TRAgen: 2D sequence generator for biomedical tracking Download

Main author: Vladimír Ulman

Similarily to the main Simulation toolbox above, this tool allows for generating 2D image sequences showing simulated living cell populations together with ground-truth images for evaluation of cell tracking tasks. The simulated events include namely cell motion, cell division, cell death, and cell clustering up to tissue-level density. TRAgen features complete cell cycle with shape changes due to rounding and elongation of a cell just before its division.

AOGMMeasure Download

Main authors: Pavel Matula and Martin Maška

AOGMMeasure is a standalone console application intended for computing a cell tracking accuracy measure based on matching acyclic oriented graphs. For a given reference and computed graph, the measure assesses how difficult it is to transform the computed graph into the reference one. The difficulty is measured as a weighted sum of the lowest number of graph operations needed to make the graphs identical.

HEp-2 Cells Classifier

Main authors: Roman Stoklasa, Tomáš Majtner

HEp-2 Cells Classifier is an implementation of a k-nearest neighbor classifier build on top of the MESSIF framework. It was developed for the Contest on HEp-2 Cells Classification, which was hosted by the 21st International Conference on Pattern Recognition (ICPR) in 2012.

RSurf Texture Descriptor

Main authors: Tomáš Majtner, Roman Stoklasa

RSurf is a texture-based image descriptor originaly designed for the classification of HEp-2 cell images. It considers input 2D image as a topographic surface on which various properties (height, length, integral and number of sign changes of the second derivative) of each slope in the image are computed and the statistics of them are derived.

Optic project

Main author: Jakub Kulaviak

Optic project is a stand-alone application used for the optimization of light throughput and contrast in fluorescence microscopy. It contains the database of spectral behaviour of light sources, filters, mirrors, fluorochormes as well as light detectors. We offer this application for public use.

TransMap viewer

Main author: Michal Strehovský

TransMap Viewer is a tool designed for visualization of gene expression data acquired using microarray technology.

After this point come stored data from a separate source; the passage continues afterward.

<file path="config.mk">
export PLATFORM = sky130hd
export DESIGN_NAME = ldc_config_regs
export DESIGN_NICKNAME = d
export VERILOG_FILES = /design/src/verilog/ldc_pkg.sv /design/src/verilog/ldc_config_regs.sv /design/src/verilog/ldc_comp_select.sv /design/src/verilog/ldc_timing_decode.sv
export SDC_FILE = /design/constraint.sdc
export NUM_CORES = 1
export LEC_CHECK = 0
export BUFFER_PORTS_ARGS = -buffer_cell sky130_fd_sc_hd__clkbuf_2
export CORE_ASPECT_RATIO = 0.75
export CORE_MARGIN = 1
export CORE_UTILIZATION = 30
export DETAILED_ROUTE_END_ITERATION = 7
export PLACE_DENSITY = 0.53
export SYNTH_ARGS = -nofsm -noshare
export SYNTH_HDL_FRONTEND = slang
export SYNTH_SLANG_ARGS = --single-unit
export TNS_END_PERCENT = 20
</file>
<file path="constraint.sdc">
create_clock -name clk -period 2.8 [get_ports clk]
set_input_delay 0.28 -clock clk [delete_from_list [all_inputs] [get_ports clk]]
set_output_delay 0.28 -clock clk [all_outputs]
set_load 0.02 [all_outputs]
</file>
<file path="src/verilog/ldc_pkg.sv">
`default_nettype none
package ldc_pkg;
   // Register indices on the plain register port.
   localparam logic [2:0] ADDR_FIRST = 3'h0;
   localparam logic [2:0] ADDR_LOW_GRAY = 3'h1;
   localparam logic [2:0] ADDR_DARK = 3'h2;
   localparam logic [2:0] ADDR_DISP = 3'h3;
   localparam logic [2:0] ADDR_DETECT = 3'h4;
   localparam logic [2:0] ADDR_MEMCLK = 3'h5;
   localparam logic [2:0] ADDR_STATUS = 3'h6;
   // Reset values.
   localparam logic [15:0] RST_FIRST = 16'h033f;
   localparam logic [15:0] RST_LOW_GRAY = 16'h0000;
   localparam logic [15:0] RST_DARK = 16'h7fff;
   localparam logic [15:0] RST_DISP = 16'h7fff;
   localparam logic [15:0] RST_DETECT = 16'h001f;
   localparam logic [15:0] RST_MEMCLK = 16'h0000;
   // Field positions.
   localparam int SCAN_LSB = 8;
   localparam int GRAY13_BIT = 7;
   localparam int MULT_BIT = 6;
   localparam int LGC_LSB = 5;
   localparam int DELTA_HI_BIT = 4;
   localparam int DELTA_LSB = 1;
   localparam int HWRST_BIT = 0;
   localparam int COMP_EN_BIT = 15;
   localparam int LVL_A_LSB = 10;
   localparam int LVL_B_LSB = 5;
   localparam int LVL_C_LSB = 0;
   localparam int OPEN_LSB = 5;
   localparam int DEAD_LSB = 0;
   localparam int MEMCLK_EN6_BIT = 15;
   localparam int MEMCLK_DIS_BIT = 0;
   // Timing steps in nanoseconds.
   localparam logic [7:0] LGC_STEP_NS = 8'h02;
   localparam logic [7:0] DELTA_STEP_NS = 8'h0a;
   localparam logic [7:0] DELTA_HI_NS = 8'h50;
   // Register write mask: writable bits for the fifth and sixth registers.
   localparam logic [15:0] MASK_DETECT = 16'h8fff;
   localparam logic [15:0] MASK_MEMCLK = 16'h0001;
   localparam int RESET_PULSE_CYCLES = 2;

   typedef struct packed {
      logic enable;
      logic [4:0] level_a;
      logic [4:0] level_b;
      logic [4:0] level_c;
   } ldc_comp_t;

   typedef struct packed {
      logic [4:0] scan_lines;
      logic gray13;
      logic multiplier_en;
      logic [7:0] low_gray_ns;
      logic [7:0] delta_ns;
      ldc_comp_t comp;
      logic [4:0] dead_level;
      logic [2:0] open_thresh;
      logic memclk_en;
      logic [3:0] msb_bits;
      logic [3:0] lsb_bits;
   } ldc_ctrl_t;
endpackage
`default_nettype wire

</file>
<file path="src/verilog/ldc_config_regs.sv">
// Strobed register access and the register addresses were chosen for this implementation.
`timescale 1ns/1ps
`default_nettype none
// Summary of operation
// - Second register bits 6..5 pick 0, 2, 4 or 6 ns low-gray compensation.
// - With second register bit 4 clear, bits 3..1 pick 0 to 70 ns delta in 10 ns steps.
// - With bit 4 set, 80 ns is added so bits 3..1 pick 80 to 150 ns.
// - Third register holds an enable and three dark-screen levels used when serial input is 0.
// - Fourth register holds an enable and three displaying levels used when serial input is 1.
// - Fifth register bits 4..0 set the dead-time voltage when serial input is 1; zero is off.
// - Sixth register bit 0 set disables the memory clock, only while fifth bit 15 is set.
// - First register bits 12..8 choose 1 to 32 scan lines, reset 00011 meaning 4.
// - First register bit 7 chooses 14-bit gray at 0 and 13-bit gray at 1.
// - Gray values split into upper and lower parts, the upper spread over refreshes.
// - First register bit 6 enables the grayscale clock multiplier, off at reset.
module ldc_config_regs (
   input wire logic clk, // 10 MHz clock
   input wire logic rst_n, // asynchronous reset, active low
   input wire logic [2:0] addr, // register index
   input wire logic [15:0] wdata, // write data
   input wire logic wr, // write strobe
   input wire logic rd, // read strobe
   output logic [15:0] rdata, // read data, cycle after strobe
   input wire logic serial_data_input, // serial input pin
   input wire logic [15:0] gray_word, // received 16-bit gray word
   output logic [13:0] gray_value, // gray value in active depth
   output logic gray_word_error, // low padding bits not zero in 14-bit mode
   output ldc_pkg::ldc_ctrl_t ctrl, // decoded controls
   output logic driver_reset // one-shot driver reset pulse
);
   logic [15:0] first_config_register;
   logic [15:0] second_config_register;
   logic [15:0] dark_reg;
   logic [15:0] disp_reg;
   logic [15:0] detect_reg;
   logic [15:0] memclk_reg;
   logic sdi_meta;
   logic sdi_sync;
   logic [1:0] reset_count;
   ldc_pkg::ldc_comp_t comp;
   logic [4:0] dead_level;
   logic [7:0] low_gray_ns;
   logic [7:0] delta_ns;
   logic [3:0] msb_bits;
   logic [3:0] lsb_bits;

   function automatic logic hit(input logic [2:0] a, input logic [2:0] idx);
      return a == idx;
   endfunction

   // Pin input passes two flops before use.
   always_ff @(posedge clk or negedge rst_n) begin
      if (!rst_n) begin
         sdi_meta <= 1'b0;
         sdi_sync <= 1'b0;
      end else begin
         sdi_meta <= serial_data_input;
         sdi_sync <= sdi_meta;
      end
   end

   always_ff @(posedge clk or negedge rst_n) begin
      if (!rst_n) begin
         first_config_register <= ldc_pkg::RST_FIRST;
      end else if (wr && hit(addr, ldc_pkg::ADDR_FIRST)) begin
         first_config_register <= wdata;
      end
   end

   // Reset bit is self clearing, so it is never stored.
   always_ff @(posedge clk or negedge rst_n) begin
      if (!rst_n) begin
         second_config_register <= ldc_pkg::RST_LOW_GRAY;
      end else if (wr && hit(addr, ldc_pkg::ADDR_LOW_GRAY)) begin
         second_config_register <= wdata & ~(16'h0001 << ldc_pkg::HWRST_BIT);
      end
   end

   always_ff @(posedge clk or negedge rst_n) begin
      if (!rst_n) begin
         dark_reg <= ldc_pkg::RST_DARK;
         disp_reg <= ldc_pkg::RST_DISP;
      end else if (wr) begin
         if (hit(addr, ldc_pkg::ADDR_DARK)) begin
            dark_reg <= wdata;
         end
         if (hit(addr, ldc_pkg::ADDR_DISP)) begin
            disp_reg <= wdata;
         end
      end
   end

   always_ff @(posedge clk or negedge rst_n) begin
      if (!rst_n) begin
         detect_reg <= ldc_pkg::RST_DETECT;
         memclk_reg <= ldc_pkg::RST_MEMCLK;
      end else if (wr) begin
         if (hit(addr, ldc_pkg::ADDR_DETECT)) begin
            detect_reg <= wdata & ldc_pkg::MASK_DETECT;
         end
         if (hit(addr, ldc_pkg::ADDR_MEMCLK)) begin
            memclk_reg <= wdata & ldc_pkg::MASK_MEMCLK;
         end
      end
   end

   // A short pulse lets downstream logic on slow paths see the reset.
   always_ff @(posedge clk or negedge rst_n) begin
      if (!rst_n) begin
         reset_count <= 2'h0;
      end else if (wr && hit(addr, ldc_pkg::ADDR_LOW_GRAY) && wdata[ldc_pkg::HWRST_BIT]) begin
         reset_count <= 2'(ldc_pkg::RESET_PULSE_CYCLES);
      end else if (reset_count != 2'h0) begin
         reset_count <= reset_count - 2'h1;
      end
   end
   assign driver_reset = reset_count != 2'h0;

   always_ff @(posedge clk or negedge rst_n) begin
      if (!rst_n) begin
         rdata <= 16'h0000;
      end else if (rd) begin
         unique case (addr)
            ldc_pkg::ADDR_FIRST: rdata <= first_config_register;
            ldc_pkg::ADDR_LOW_GRAY: rdata <= second_config_register;
            ldc_pkg::ADDR_DARK: rdata <= dark_reg;
            ldc_pkg::ADDR_DISP: rdata <= disp_reg;
            ldc_pkg::ADDR_DETECT: rdata <= detect_reg;
            ldc_pkg::ADDR_MEMCLK: rdata <= memclk_reg;
            ldc_pkg::ADDR_STATUS: rdata <= {13'h0000, driver_reset, ctrl.memclk_en, sdi_sync};
            default: rdata <= 16'h0000;
         endcase
      end else begin
         rdata <= 16'h0000;
      end
   end

   ldc_comp_select u_comp (
      .serial_data_input(sdi_sync),
      .dark_reg(dark_reg),
      .disp_reg(disp_reg),
      .detect_reg(detect_reg),
      .comp(comp),
      .dead_level(dead_level)
   );

   ldc_timing_decode u_timing (
      .low_gray_reg(second_config_register),
      .first_reg(first_config_register),
      .low_gray_ns(low_gray_ns),
      .delta_ns(delta_ns),
      .msb_bits(msb_bits),
      .lsb_bits(lsb_bits)
   );

   // 14-bit mode drops the two zero padding bits; 13-bit mode drops three.
   always_ff @(posedge clk or negedge rst_n) begin
      if (!rst_n) begin
         gray_value <= 14'h0000;
         gray_word_error <= 1'b0;
      end else if (first_config_register[ldc_pkg::GRAY13_BIT]) begin
         gray_value <= {1'b0, gray_word[15:3]};
         gray_word_error <= 1'b0;
      end else begin
         gray_value <= gray_word[15:2];
         gray_word_error <= gray_word[1:0] != 2'h0;
      end
   end

   always_ff @(posedge clk or negedge rst_n) begin
      if (!rst_n) begin
         ctrl <= '0;
      end else begin
         ctrl.scan_lines <= first_config_register[ldc_pkg::SCAN_LSB +: 5];
         ctrl.gray13 <= first_config_register[ldc_pkg::GRAY13_BIT];
         ctrl.multiplier_en <= first_config_register[ldc_pkg::MULT_BIT];
         ctrl.low_gray_ns <= low_gray_ns;
         ctrl.delta_ns <= delta_ns;
         ctrl.comp <= comp;
         ctrl.dead_level <= dead_level;
         ctrl.open_thresh <= detect_reg[ldc_pkg::OPEN_LSB +: 3];
         ctrl.memclk_en <= !(detect_reg[ldc_pkg::MEMCLK_EN6_BIT]
                             && memclk_reg[ldc_pkg::MEMCLK_DIS_BIT]);
         ctrl.msb_bits <= msb_bits;
         ctrl.lsb_bits <= lsb_bits;
      end
   end
endmodule // ldc_config_regs
`default_nettype wire

</file>
<file path="src/verilog/ldc_comp_select.sv">
`timescale 1ns/1ps
`default_nettype none
module ldc_comp_select (
   input wire logic serial_data_input, // synchronised serial input bit
   input wire logic [15:0] dark_reg, // dark-screen register
   input wire logic [15:0] disp_reg, // displaying register
   input wire logic [15:0] detect_reg, // dead-time register
   output ldc_pkg::ldc_comp_t comp, // active compensation set
   output logic [4:0] dead_level // dead-time level, zero when off
);
   function automatic ldc_pkg::ldc_comp_t unpack_comp(input logic [15:0] r);
      ldc_pkg::ldc_comp_t c;
      c.enable = r[ldc_pkg::COMP_EN_BIT];
      c.level_a = r[ldc_pkg::LVL_A_LSB +: 5];
      c.level_b = r[ldc_pkg::LVL_B_LSB +: 5];
      c.level_c = r[ldc_pkg::LVL_C_LSB +: 5];
      return c;
   endfunction

   always_comb begin
      if (serial_data_input) begin
         comp = unpack_comp(disp_reg);
         dead_level = detect_reg[ldc_pkg::DEAD_LSB +: 5];
      end else begin
         comp = unpack_comp(dark_reg);
         dead_level = 5'h00;
      end
   end
endmodule // ldc_comp_select
`default_nettype wire

</file>
<file path="src/verilog/ldc_timing_decode.sv">
`timescale 1ns/1ps
`default_nettype none
module ldc_timing_decode (
   input wire logic [15:0] low_gray_reg, // second register
   input wire logic [15:0] first_reg, // first register
   output logic [7:0] low_gray_ns, // low-gray compensation in ns
   output logic [7:0] delta_ns, // delta time in ns
   output logic [3:0] msb_bits, // upper gray part width
   output logic [3:0] lsb_bits // lower gray part width
);
   logic [1:0] lgc_code;
   logic [2:0] delta_code;
   logic [7:0] delta_base;
   assign lgc_code = low_gray_reg[ldc_pkg::LGC_LSB +: 2];
   assign delta_code = low_gray_reg[ldc_pkg::DELTA_LSB +: 3];
   assign low_gray_ns = 8'(lgc_code * ldc_pkg::LGC_STEP_NS);
   assign delta_base = 8'(delta_code * ldc_pkg::DELTA_STEP_NS);
   assign delta_ns = low_gray_reg[ldc_pkg::DELTA_HI_BIT] ?
                     8'(delta_base + ldc_pkg::DELTA_HI_NS) : delta_base;
   // Lower part is fixed at six bits; the remainder is spread over refreshes.
   assign lsb_bits = 4'h6;
   assign msb_bits = first_reg[ldc_pkg::GRAY13_BIT] ? 4'h7 : 4'h8;
endmodule // ldc_timing_decode
`default_nettype wire

</file>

TransMap Viewer employs transcription maps to uncover clustering of highly expressed genes in chromosomal domains.

FTutor

Main author: Petr Sečkář

FTutor is a software that provides educational tool for Fourier transform and its application in the field of digital image processing. It aims to attractively, yet clearly, explain how Fourier transform works, and uncover the potential that lies behind using this transformation.

ExosomeAnalyzer

Main author: Martin Maška, Jakub Jozef Pálenik

ExosomeAnalyzer is a stand-alone application used for detection and segmentation of exosomes (or microvesicules) in TEM images and measurement of their shape and size parameters.

ImageJ plugin for cell segmentation

Main author: Jan Ježek

ImageJ plugin for cell segmentation is designed for an automatic and semi-automatic segmentation of organelles in cells in TEM images and measurement of their parameters. It was primarily developed for endoplasmatic reticulum (ER) stress analysis.